Write out exactly the lines of the entries below from the one holding "eqr = t_rt[i] == p_rt;" to the one holding "eqk && eqr)", inclusive, and leave out all other lines.

Provided material:
+++
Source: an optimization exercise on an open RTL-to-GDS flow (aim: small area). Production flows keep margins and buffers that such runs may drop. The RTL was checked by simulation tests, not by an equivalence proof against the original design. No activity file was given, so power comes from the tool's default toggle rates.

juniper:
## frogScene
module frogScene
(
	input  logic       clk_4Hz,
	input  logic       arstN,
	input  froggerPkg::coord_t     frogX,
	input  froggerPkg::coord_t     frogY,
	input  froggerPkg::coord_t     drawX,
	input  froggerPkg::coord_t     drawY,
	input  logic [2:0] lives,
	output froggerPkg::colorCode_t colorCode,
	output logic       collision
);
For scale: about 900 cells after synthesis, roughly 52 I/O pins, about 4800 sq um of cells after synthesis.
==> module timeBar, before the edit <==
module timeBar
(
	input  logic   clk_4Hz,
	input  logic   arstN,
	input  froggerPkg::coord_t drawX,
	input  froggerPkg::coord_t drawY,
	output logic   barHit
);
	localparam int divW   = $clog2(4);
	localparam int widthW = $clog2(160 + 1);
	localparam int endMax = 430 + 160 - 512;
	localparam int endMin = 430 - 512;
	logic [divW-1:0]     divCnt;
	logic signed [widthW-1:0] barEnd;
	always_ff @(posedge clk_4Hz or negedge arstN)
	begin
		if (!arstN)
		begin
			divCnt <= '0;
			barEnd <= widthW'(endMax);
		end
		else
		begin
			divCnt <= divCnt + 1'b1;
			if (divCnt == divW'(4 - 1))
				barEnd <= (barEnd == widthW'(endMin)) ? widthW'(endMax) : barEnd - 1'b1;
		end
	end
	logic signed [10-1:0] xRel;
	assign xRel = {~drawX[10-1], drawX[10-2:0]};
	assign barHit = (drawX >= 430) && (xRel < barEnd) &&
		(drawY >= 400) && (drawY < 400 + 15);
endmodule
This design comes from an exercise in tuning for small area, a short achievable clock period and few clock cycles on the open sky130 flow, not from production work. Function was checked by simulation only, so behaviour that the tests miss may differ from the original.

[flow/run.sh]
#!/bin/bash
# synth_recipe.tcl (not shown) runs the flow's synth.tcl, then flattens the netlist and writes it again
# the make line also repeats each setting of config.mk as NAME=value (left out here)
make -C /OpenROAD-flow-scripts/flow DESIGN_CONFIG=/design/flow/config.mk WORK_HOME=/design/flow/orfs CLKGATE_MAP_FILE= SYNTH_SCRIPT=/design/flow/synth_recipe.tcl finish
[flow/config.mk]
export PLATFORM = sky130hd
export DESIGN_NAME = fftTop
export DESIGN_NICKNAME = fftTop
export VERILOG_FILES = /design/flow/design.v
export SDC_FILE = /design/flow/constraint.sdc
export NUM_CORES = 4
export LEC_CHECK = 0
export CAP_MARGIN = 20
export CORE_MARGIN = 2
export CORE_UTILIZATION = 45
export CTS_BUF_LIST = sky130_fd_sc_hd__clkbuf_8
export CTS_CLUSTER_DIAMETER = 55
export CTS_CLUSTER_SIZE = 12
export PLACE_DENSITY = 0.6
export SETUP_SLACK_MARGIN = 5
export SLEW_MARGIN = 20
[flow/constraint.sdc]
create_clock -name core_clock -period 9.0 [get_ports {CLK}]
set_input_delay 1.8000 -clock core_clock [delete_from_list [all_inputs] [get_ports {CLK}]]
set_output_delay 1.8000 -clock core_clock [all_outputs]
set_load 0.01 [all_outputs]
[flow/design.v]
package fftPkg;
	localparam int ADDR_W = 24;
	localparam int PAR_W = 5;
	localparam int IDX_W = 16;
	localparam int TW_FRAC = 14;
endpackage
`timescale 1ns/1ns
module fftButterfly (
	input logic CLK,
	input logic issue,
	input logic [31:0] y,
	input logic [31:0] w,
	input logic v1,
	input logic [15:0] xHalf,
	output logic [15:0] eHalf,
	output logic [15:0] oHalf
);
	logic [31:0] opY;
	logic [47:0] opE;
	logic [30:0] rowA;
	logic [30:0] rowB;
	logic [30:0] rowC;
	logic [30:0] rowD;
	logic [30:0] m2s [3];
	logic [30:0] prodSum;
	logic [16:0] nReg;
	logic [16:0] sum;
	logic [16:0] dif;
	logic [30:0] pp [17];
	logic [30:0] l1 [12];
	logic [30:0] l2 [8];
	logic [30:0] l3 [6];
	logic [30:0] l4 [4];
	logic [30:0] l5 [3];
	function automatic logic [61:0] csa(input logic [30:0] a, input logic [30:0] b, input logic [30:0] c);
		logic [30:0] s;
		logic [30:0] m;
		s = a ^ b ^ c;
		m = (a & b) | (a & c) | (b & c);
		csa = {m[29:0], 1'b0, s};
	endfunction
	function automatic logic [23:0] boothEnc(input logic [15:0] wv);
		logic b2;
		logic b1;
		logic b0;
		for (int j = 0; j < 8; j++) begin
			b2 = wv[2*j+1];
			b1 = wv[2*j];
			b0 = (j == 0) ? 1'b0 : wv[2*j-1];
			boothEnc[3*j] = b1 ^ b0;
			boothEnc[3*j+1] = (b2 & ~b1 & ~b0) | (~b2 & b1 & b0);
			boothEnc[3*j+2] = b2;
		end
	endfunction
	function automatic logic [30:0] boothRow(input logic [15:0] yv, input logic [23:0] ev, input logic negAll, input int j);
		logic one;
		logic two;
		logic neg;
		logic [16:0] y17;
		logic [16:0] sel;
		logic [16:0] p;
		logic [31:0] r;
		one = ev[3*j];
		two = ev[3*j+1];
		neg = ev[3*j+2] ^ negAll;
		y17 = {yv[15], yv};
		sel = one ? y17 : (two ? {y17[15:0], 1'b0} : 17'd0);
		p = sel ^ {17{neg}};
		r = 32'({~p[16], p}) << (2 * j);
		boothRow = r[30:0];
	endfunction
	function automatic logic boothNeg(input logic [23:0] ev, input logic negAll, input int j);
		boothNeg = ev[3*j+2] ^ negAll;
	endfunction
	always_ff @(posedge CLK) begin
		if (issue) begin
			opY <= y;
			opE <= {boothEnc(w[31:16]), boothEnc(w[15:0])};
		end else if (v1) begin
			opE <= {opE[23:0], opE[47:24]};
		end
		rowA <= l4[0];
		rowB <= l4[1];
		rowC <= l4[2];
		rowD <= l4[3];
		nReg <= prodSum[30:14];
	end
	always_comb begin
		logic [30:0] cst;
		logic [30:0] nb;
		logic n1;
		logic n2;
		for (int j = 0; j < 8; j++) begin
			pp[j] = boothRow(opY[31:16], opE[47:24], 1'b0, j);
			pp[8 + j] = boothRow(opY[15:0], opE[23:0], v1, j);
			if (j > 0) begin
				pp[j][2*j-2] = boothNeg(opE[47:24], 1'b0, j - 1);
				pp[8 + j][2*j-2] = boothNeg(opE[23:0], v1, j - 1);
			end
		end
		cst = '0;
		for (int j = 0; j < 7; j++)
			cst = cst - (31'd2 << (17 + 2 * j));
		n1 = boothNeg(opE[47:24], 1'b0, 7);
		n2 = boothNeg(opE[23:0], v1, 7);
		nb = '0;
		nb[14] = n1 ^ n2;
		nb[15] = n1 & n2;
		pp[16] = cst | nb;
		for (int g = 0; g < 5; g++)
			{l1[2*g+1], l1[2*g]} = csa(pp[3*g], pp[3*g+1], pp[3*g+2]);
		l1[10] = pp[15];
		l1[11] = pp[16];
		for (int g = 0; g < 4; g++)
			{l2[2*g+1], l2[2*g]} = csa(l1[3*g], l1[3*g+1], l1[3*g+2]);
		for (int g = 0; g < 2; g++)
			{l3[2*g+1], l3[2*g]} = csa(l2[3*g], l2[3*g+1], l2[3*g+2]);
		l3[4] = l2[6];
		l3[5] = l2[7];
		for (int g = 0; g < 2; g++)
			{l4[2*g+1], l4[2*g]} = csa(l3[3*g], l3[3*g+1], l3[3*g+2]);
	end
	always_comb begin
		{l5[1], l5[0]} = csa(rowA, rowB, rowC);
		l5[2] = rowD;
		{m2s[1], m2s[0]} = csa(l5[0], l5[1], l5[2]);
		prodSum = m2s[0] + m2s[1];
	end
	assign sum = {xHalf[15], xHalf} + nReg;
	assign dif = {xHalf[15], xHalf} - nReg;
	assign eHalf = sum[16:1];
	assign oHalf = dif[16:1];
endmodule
+++
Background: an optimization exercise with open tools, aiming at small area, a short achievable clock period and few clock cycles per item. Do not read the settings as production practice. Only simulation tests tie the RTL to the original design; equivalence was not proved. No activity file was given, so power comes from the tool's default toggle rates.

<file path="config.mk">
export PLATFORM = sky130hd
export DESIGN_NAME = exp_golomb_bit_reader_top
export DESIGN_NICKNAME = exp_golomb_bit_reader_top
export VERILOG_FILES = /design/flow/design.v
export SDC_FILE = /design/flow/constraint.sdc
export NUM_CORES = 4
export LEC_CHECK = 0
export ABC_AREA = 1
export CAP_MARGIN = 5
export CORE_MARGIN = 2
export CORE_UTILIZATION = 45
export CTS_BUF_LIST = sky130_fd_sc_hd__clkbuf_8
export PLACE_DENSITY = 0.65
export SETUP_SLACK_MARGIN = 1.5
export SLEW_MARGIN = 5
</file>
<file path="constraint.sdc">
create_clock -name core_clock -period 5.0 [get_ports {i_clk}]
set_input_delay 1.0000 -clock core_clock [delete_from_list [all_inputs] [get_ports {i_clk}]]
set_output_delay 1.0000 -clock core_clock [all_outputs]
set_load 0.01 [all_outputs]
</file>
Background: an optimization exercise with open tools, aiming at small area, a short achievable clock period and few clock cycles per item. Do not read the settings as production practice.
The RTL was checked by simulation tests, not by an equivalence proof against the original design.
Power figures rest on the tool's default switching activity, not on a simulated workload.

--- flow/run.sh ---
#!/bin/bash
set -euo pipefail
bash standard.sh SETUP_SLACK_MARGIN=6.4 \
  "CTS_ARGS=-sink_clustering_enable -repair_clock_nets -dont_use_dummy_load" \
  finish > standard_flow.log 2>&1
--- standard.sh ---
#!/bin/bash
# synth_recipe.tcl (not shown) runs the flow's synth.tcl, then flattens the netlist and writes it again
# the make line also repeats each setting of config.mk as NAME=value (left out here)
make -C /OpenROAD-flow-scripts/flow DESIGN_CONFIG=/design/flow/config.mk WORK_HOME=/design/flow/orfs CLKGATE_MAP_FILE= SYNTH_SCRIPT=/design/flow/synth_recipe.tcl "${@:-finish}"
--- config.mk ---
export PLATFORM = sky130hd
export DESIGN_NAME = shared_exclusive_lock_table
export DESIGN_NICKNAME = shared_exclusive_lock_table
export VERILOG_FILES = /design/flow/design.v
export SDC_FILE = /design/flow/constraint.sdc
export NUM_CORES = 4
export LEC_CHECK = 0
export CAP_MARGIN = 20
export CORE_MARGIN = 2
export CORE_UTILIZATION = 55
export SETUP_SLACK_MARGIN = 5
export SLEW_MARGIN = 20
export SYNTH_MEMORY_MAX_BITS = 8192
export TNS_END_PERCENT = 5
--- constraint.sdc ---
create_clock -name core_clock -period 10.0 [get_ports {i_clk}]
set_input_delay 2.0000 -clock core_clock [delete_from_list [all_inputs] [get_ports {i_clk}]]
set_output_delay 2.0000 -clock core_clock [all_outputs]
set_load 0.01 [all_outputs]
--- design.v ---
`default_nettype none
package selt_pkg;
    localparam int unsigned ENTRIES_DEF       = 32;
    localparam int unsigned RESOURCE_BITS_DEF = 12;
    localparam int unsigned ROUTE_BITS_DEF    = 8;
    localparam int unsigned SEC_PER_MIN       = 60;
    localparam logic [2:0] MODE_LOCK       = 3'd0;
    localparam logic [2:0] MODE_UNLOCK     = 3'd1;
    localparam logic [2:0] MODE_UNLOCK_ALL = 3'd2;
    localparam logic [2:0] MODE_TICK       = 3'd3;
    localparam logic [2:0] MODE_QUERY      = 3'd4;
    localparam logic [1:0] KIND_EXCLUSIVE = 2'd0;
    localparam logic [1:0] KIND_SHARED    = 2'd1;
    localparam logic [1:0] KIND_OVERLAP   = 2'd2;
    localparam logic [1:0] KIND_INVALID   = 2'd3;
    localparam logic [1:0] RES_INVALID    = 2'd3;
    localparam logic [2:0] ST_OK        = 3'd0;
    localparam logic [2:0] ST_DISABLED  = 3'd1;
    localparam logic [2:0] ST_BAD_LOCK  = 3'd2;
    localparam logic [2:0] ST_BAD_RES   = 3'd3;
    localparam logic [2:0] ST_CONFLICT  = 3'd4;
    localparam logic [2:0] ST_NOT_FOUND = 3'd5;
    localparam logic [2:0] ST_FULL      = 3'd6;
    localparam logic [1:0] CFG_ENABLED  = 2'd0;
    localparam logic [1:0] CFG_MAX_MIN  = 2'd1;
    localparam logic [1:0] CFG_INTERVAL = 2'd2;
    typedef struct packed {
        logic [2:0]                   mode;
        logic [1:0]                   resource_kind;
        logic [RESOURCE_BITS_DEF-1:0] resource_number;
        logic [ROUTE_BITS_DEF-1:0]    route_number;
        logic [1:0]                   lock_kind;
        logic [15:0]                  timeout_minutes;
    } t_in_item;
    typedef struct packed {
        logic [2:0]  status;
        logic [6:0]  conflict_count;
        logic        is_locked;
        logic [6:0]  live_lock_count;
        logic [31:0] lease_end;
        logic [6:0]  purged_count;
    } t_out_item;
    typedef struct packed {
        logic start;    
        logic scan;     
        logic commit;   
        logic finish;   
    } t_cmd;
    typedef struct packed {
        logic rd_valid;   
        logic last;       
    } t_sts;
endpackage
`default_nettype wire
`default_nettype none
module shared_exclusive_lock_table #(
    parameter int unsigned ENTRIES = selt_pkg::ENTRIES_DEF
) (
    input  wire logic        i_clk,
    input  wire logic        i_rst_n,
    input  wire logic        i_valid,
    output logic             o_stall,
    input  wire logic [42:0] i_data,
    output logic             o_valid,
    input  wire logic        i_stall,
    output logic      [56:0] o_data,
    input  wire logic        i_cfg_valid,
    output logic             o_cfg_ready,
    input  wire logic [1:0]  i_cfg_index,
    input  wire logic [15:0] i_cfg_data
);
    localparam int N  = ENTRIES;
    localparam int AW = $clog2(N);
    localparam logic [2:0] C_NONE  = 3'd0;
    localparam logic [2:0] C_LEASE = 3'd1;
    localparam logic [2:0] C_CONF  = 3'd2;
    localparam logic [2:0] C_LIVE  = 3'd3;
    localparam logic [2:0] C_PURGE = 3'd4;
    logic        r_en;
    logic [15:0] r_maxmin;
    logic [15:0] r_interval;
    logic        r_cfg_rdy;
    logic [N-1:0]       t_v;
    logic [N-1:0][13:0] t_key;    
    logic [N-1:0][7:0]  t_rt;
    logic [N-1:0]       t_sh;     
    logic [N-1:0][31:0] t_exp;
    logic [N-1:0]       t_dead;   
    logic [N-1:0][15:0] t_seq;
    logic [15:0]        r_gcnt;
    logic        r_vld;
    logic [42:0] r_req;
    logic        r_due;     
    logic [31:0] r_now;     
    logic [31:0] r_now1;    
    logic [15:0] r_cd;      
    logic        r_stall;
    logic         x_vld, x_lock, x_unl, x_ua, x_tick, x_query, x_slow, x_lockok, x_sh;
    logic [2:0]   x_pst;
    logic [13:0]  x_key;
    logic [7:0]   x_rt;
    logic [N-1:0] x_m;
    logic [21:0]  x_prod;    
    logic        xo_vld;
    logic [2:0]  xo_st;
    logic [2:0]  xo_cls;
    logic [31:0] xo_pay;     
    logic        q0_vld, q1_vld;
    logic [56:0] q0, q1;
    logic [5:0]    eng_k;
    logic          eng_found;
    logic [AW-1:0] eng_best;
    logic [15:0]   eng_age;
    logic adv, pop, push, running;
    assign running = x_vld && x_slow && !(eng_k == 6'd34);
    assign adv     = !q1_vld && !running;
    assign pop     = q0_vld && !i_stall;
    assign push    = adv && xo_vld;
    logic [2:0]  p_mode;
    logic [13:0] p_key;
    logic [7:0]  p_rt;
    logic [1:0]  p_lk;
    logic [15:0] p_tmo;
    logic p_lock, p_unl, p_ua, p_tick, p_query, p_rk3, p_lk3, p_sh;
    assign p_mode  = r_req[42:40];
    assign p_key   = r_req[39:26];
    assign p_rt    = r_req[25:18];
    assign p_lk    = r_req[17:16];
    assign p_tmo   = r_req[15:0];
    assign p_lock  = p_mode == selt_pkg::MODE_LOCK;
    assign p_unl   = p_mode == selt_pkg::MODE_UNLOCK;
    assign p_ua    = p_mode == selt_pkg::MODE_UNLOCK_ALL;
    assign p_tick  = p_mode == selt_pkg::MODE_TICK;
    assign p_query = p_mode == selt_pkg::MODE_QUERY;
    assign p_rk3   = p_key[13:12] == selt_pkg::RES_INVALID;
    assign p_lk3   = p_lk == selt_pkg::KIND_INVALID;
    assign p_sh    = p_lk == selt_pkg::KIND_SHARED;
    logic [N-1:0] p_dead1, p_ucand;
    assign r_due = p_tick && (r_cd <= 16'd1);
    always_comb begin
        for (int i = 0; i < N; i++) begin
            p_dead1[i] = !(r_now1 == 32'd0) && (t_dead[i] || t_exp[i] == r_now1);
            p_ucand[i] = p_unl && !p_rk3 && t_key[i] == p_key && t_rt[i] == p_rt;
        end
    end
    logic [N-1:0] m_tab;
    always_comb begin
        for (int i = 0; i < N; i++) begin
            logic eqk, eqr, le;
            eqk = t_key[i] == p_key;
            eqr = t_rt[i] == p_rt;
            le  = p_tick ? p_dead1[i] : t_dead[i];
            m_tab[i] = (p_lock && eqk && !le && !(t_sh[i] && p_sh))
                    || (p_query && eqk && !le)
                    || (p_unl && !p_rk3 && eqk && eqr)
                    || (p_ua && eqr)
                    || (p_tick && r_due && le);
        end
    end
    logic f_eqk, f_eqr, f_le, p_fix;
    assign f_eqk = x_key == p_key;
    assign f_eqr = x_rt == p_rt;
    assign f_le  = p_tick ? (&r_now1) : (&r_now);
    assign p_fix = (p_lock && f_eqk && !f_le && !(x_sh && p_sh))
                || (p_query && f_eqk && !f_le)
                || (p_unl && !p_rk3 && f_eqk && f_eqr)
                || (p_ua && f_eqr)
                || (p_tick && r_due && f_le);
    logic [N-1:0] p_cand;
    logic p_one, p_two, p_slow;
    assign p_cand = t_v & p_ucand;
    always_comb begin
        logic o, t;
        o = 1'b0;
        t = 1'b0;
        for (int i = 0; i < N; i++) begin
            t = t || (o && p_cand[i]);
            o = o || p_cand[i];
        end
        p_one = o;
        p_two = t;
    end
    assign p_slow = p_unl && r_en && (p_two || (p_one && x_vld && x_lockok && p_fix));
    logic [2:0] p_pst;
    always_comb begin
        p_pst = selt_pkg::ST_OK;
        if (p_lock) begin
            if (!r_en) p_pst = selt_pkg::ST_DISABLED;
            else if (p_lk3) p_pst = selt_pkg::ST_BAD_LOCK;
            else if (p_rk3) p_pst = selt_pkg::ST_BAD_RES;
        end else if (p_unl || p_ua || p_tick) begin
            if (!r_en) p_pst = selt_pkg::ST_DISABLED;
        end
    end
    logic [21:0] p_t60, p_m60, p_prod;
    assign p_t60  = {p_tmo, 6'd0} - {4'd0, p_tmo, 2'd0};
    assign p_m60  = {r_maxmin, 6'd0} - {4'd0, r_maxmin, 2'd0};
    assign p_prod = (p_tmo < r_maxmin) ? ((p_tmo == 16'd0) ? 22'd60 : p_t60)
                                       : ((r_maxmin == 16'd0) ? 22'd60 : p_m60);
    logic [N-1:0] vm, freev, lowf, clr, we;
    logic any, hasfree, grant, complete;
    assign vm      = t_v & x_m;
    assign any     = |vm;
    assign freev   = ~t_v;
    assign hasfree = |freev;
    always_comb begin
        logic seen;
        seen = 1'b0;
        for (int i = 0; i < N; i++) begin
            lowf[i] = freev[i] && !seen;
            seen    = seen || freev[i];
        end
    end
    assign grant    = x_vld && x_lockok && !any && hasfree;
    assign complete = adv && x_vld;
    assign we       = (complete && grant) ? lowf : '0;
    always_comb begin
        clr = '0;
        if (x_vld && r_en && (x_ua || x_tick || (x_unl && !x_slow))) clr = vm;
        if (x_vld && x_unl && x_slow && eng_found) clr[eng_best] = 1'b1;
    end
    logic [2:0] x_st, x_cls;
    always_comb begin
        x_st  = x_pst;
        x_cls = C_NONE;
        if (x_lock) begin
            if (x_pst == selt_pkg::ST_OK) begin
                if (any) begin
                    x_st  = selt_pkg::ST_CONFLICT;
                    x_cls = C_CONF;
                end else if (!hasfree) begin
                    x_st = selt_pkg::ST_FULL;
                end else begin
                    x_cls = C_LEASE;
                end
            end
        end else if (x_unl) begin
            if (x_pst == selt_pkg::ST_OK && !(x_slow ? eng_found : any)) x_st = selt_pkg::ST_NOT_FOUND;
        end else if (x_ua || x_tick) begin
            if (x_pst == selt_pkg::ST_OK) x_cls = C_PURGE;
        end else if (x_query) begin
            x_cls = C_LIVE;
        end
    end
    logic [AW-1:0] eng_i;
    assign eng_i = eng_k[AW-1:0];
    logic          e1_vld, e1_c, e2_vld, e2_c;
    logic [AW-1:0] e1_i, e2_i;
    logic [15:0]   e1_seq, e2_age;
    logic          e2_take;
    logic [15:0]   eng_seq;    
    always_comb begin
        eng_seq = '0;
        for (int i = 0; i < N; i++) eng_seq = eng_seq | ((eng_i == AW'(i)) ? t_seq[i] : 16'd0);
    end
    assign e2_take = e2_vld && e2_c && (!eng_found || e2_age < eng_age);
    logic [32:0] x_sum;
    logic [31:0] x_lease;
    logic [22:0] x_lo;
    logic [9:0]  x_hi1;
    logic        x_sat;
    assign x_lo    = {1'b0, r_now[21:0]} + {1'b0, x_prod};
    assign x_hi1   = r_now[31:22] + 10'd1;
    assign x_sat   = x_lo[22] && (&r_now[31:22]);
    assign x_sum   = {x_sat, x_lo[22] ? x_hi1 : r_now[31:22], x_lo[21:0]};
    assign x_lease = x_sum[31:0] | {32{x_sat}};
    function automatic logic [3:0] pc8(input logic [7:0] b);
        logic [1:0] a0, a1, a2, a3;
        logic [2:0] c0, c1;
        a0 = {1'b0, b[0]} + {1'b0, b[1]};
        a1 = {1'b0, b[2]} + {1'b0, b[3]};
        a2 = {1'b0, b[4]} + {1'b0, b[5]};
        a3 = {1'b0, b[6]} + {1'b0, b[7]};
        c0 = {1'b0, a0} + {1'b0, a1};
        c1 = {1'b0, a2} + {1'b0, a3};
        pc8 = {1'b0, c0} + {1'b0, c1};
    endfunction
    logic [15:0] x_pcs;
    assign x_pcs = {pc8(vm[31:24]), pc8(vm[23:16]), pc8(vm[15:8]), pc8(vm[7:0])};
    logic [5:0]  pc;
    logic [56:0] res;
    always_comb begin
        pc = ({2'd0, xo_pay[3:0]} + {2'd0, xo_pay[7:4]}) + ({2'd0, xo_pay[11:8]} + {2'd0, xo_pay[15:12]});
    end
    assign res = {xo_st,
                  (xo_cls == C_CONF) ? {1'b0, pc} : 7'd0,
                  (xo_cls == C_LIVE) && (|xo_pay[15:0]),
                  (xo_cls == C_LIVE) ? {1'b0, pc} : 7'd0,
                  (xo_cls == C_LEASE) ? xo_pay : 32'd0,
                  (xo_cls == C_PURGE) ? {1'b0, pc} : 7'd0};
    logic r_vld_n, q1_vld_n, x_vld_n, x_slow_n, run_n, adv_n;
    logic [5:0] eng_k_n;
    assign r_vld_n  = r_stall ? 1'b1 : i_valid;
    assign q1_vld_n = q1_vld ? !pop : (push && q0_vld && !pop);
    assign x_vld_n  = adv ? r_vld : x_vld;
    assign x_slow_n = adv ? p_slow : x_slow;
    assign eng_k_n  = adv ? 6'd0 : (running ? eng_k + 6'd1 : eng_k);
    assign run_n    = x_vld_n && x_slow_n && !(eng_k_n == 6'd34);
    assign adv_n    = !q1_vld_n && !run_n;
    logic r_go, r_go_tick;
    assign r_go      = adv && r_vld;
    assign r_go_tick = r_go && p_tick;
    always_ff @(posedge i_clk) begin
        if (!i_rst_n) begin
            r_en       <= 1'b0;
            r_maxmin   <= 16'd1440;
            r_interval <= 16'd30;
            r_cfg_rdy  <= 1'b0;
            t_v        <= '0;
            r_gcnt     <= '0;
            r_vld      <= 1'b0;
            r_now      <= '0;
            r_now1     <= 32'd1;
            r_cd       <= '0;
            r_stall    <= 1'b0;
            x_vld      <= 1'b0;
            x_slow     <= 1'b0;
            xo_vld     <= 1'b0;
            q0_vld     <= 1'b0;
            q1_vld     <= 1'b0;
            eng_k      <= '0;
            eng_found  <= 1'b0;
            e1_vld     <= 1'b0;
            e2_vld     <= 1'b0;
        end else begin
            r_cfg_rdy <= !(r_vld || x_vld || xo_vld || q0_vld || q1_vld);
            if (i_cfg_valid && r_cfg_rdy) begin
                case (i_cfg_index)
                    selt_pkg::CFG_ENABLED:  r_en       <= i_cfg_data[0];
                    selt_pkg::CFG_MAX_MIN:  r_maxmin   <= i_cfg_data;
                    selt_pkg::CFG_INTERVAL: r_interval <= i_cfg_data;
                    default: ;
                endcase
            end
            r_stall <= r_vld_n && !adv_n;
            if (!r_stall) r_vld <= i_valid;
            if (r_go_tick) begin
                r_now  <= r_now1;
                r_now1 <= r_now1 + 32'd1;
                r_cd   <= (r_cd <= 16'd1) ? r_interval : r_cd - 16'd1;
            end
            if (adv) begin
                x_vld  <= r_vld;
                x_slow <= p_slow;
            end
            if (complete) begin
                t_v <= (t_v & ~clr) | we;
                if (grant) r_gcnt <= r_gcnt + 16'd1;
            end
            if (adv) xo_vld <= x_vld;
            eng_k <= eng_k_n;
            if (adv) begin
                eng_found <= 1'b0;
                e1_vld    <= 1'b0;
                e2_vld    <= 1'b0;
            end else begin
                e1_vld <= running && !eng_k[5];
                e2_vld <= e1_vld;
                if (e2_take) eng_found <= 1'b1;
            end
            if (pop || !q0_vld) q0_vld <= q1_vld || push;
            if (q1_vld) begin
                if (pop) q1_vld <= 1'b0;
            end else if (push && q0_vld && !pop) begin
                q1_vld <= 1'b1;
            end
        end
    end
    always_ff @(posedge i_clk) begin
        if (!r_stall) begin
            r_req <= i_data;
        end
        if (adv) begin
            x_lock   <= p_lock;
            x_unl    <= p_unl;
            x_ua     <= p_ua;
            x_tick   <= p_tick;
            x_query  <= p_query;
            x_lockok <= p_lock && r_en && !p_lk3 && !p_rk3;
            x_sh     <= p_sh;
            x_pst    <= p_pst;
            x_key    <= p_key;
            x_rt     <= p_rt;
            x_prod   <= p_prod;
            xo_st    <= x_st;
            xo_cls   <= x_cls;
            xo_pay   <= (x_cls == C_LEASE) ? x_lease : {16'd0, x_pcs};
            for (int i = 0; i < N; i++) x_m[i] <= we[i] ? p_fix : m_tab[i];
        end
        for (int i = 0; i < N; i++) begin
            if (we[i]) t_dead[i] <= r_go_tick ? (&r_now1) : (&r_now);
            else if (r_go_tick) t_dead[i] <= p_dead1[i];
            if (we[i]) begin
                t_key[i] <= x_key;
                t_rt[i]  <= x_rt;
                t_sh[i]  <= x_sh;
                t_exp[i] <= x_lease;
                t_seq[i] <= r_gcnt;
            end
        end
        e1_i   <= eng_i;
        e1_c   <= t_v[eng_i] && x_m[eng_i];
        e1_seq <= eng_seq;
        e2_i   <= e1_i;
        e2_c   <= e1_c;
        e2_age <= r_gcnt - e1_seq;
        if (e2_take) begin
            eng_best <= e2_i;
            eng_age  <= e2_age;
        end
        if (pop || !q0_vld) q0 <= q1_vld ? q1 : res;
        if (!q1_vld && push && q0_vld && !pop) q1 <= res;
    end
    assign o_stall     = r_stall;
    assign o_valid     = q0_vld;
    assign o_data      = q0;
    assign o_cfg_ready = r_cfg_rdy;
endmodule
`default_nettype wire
+++
Solution for this exercise:
            eqr = t_rt[i] == p_rt;
            le  = p_tick ? p_dead1[i] : t_dead[i];
            m_tab[i] = (p_lock && eqk && !le && !(t_sh[i] && p_sh))
                    || (p_query && eqk && !le)
                    || (p_unl && !p_rk3 && eqk && eqr)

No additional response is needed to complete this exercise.